- **What is being asked**:
Look in the material below for the line holding "This is an optimization". Set it down exactly, with each later line up to and including the line holding "# (the address".

- **Data shown**:
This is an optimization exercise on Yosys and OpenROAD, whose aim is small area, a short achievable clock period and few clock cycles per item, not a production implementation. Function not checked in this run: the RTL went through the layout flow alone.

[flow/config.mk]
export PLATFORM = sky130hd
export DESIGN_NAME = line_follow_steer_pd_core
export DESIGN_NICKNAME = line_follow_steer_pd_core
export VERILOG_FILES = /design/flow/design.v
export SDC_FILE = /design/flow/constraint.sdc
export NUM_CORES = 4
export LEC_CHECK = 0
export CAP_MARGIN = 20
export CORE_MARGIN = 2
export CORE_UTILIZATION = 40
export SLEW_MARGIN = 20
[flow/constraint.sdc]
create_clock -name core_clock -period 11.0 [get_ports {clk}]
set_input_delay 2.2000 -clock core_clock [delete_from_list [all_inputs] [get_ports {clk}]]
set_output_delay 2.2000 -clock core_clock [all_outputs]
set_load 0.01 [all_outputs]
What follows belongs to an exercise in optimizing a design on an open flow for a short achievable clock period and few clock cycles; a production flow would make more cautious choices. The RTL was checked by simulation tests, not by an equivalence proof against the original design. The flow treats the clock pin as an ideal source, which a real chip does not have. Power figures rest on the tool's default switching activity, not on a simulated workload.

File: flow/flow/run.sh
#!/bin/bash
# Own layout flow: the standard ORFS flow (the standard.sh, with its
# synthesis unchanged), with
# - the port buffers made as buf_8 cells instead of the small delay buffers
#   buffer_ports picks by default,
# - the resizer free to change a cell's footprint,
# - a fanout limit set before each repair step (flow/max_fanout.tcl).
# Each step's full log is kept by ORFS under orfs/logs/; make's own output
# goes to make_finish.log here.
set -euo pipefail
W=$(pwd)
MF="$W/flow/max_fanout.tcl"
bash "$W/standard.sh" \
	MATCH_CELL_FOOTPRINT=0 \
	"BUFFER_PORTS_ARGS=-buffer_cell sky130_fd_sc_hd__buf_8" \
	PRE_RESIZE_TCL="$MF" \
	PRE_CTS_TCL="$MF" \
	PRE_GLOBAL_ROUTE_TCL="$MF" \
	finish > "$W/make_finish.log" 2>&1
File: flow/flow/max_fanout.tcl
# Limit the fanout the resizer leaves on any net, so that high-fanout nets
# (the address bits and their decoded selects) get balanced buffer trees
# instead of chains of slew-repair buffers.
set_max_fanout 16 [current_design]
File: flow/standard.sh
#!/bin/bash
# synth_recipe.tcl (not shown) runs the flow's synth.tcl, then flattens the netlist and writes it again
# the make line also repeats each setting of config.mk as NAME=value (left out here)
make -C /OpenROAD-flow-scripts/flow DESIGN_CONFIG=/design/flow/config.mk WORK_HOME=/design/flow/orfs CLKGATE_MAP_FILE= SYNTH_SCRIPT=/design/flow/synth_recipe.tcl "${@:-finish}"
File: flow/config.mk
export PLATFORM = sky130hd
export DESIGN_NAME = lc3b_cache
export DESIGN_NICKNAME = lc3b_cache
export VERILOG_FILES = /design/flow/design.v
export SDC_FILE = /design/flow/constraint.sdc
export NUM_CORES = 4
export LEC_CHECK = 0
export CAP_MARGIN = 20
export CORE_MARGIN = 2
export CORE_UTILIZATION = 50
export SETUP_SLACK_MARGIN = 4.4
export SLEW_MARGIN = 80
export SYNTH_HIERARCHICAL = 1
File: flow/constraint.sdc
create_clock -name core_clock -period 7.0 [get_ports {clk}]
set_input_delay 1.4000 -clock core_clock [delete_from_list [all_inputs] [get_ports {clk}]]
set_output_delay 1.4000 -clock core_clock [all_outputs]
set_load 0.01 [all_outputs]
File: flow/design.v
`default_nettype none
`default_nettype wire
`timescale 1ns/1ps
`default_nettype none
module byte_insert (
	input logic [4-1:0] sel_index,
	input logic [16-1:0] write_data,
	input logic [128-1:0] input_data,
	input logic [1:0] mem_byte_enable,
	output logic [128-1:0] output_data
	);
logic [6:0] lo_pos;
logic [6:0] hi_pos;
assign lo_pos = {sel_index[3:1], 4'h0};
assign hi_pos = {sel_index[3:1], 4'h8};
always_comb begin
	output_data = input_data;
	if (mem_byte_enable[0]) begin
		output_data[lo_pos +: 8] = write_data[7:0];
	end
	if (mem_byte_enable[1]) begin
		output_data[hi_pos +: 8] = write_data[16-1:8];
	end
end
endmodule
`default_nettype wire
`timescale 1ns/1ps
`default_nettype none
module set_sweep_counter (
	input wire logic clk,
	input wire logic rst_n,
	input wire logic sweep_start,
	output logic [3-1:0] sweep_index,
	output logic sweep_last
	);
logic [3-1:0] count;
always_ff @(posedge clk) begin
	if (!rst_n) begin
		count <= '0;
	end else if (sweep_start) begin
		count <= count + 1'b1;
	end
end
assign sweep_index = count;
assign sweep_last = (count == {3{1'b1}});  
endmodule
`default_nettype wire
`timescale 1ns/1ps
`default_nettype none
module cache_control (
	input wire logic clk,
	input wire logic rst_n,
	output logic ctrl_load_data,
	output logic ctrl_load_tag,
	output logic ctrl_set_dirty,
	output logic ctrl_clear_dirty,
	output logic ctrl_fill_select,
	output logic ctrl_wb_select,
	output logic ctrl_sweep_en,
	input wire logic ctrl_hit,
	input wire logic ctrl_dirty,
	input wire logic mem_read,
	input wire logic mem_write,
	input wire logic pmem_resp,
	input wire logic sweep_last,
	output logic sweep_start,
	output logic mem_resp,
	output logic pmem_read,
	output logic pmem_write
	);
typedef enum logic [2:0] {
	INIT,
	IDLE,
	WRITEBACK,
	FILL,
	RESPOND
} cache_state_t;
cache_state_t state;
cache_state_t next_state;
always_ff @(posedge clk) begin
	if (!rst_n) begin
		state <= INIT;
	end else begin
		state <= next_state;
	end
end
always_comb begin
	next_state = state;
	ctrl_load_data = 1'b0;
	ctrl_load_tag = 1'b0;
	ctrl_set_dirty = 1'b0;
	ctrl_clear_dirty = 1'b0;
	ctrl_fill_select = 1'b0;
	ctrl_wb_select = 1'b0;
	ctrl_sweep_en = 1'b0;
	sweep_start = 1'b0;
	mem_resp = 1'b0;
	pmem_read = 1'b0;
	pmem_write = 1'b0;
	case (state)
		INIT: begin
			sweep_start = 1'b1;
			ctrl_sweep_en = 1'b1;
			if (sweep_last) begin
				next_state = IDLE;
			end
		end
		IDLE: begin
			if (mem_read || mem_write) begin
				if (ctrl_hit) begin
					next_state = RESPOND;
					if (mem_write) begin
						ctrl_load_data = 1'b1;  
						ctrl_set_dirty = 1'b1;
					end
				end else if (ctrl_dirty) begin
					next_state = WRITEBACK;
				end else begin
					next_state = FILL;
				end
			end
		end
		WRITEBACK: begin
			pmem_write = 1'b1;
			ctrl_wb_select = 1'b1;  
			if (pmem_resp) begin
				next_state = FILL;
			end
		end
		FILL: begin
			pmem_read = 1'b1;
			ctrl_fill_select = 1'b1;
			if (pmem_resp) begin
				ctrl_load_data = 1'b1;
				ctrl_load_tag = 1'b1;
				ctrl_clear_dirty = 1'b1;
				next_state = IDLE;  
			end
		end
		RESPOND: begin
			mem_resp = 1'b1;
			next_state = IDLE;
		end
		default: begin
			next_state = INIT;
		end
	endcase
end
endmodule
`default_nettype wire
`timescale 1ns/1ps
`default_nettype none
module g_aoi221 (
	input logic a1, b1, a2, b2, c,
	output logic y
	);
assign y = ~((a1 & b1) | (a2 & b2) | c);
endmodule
==
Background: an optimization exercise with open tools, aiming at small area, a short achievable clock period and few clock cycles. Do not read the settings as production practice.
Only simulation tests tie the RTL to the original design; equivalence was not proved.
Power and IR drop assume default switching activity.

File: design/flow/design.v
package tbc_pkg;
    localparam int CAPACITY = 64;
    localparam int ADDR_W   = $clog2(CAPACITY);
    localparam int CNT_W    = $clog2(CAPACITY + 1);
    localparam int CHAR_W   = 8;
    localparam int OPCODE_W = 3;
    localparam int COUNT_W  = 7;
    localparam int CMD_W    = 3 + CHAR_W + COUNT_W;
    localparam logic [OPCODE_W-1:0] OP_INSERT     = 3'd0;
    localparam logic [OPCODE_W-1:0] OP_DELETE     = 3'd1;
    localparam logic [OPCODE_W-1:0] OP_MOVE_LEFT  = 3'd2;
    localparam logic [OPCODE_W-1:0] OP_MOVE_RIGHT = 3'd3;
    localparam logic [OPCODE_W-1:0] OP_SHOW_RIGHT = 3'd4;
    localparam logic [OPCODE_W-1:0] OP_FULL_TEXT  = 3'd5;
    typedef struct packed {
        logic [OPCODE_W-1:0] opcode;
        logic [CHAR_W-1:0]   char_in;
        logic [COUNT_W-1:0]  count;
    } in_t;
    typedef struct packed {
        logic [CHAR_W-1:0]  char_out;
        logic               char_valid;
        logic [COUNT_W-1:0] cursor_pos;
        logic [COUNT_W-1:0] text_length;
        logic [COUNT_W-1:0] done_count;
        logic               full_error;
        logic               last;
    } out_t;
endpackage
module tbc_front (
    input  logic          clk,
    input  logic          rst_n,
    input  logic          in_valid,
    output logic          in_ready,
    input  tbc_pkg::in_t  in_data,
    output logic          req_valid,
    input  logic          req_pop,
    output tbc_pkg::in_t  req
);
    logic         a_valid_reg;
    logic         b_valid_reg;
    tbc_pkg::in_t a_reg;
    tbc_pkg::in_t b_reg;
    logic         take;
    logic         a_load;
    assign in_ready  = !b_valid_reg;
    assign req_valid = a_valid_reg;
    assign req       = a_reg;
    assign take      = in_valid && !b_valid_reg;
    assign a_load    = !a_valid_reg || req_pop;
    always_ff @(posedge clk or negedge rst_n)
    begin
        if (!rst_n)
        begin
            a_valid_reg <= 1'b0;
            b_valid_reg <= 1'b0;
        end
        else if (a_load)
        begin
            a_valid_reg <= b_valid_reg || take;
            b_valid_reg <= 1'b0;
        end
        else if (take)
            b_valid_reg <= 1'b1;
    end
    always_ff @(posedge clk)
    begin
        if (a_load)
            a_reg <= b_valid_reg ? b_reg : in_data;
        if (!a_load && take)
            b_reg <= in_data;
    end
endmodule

- **Solution to the exercise**:
This is an optimization exercise on Yosys and OpenROAD, whose aim is small area, a short achievable clock period and few clock cycles per item, not a production implementation. Function not checked in this run: the RTL went through the layout flow alone.

[flow/config.mk]
export PLATFORM = sky130hd
export DESIGN_NAME = line_follow_steer_pd_core
export DESIGN_NICKNAME = line_follow_steer_pd_core
export VERILOG_FILES = /design/flow/design.v
export SDC_FILE = /design/flow/constraint.sdc
export NUM_CORES = 4
export LEC_CHECK = 0
export CAP_MARGIN = 20
export CORE_MARGIN = 2
export CORE_UTILIZATION = 40
export SLEW_MARGIN = 20
[flow/constraint.sdc]
create_clock -name core_clock -period 11.0 [get_ports {clk}]
set_input_delay 2.2000 -clock core_clock [delete_from_list [all_inputs] [get_ports {clk}]]
set_output_delay 2.2000 -clock core_clock [all_outputs]
set_load 0.01 [all_outputs]
What follows belongs to an exercise in optimizing a design on an open flow for a short achievable clock period and few clock cycles; a production flow would make more cautious choices. The RTL was checked by simulation tests, not by an equivalence proof against the original design. The flow treats the clock pin as an ideal source, which a real chip does not have. Power figures rest on the tool's default switching activity, not on a simulated workload.

File: flow/flow/run.sh
#!/bin/bash
# Own layout flow: the standard ORFS flow (the standard.sh, with its
# synthesis unchanged), with
# - the port buffers made as buf_8 cells instead of the small delay buffers
#   buffer_ports picks by default,
# - the resizer free to change a cell's footprint,
# - a fanout limit set before each repair step (flow/max_fanout.tcl).
# Each step's full log is kept by ORFS under orfs/logs/; make's own output
# goes to make_finish.log here.
set -euo pipefail
W=$(pwd)
MF="$W/flow/max_fanout.tcl"
bash "$W/standard.sh" \
	MATCH_CELL_FOOTPRINT=0 \
	"BUFFER_PORTS_ARGS=-buffer_cell sky130_fd_sc_hd__buf_8" \
	PRE_RESIZE_TCL="$MF" \
	PRE_CTS_TCL="$MF" \
	PRE_GLOBAL_ROUTE_TCL="$MF" \
	finish > "$W/make_finish.log" 2>&1
File: flow/flow/max_fanout.tcl
# Limit the fanout the resizer leaves on any net, so that high-fanout nets
# (the address bits and their decoded selects) get balanced buffer trees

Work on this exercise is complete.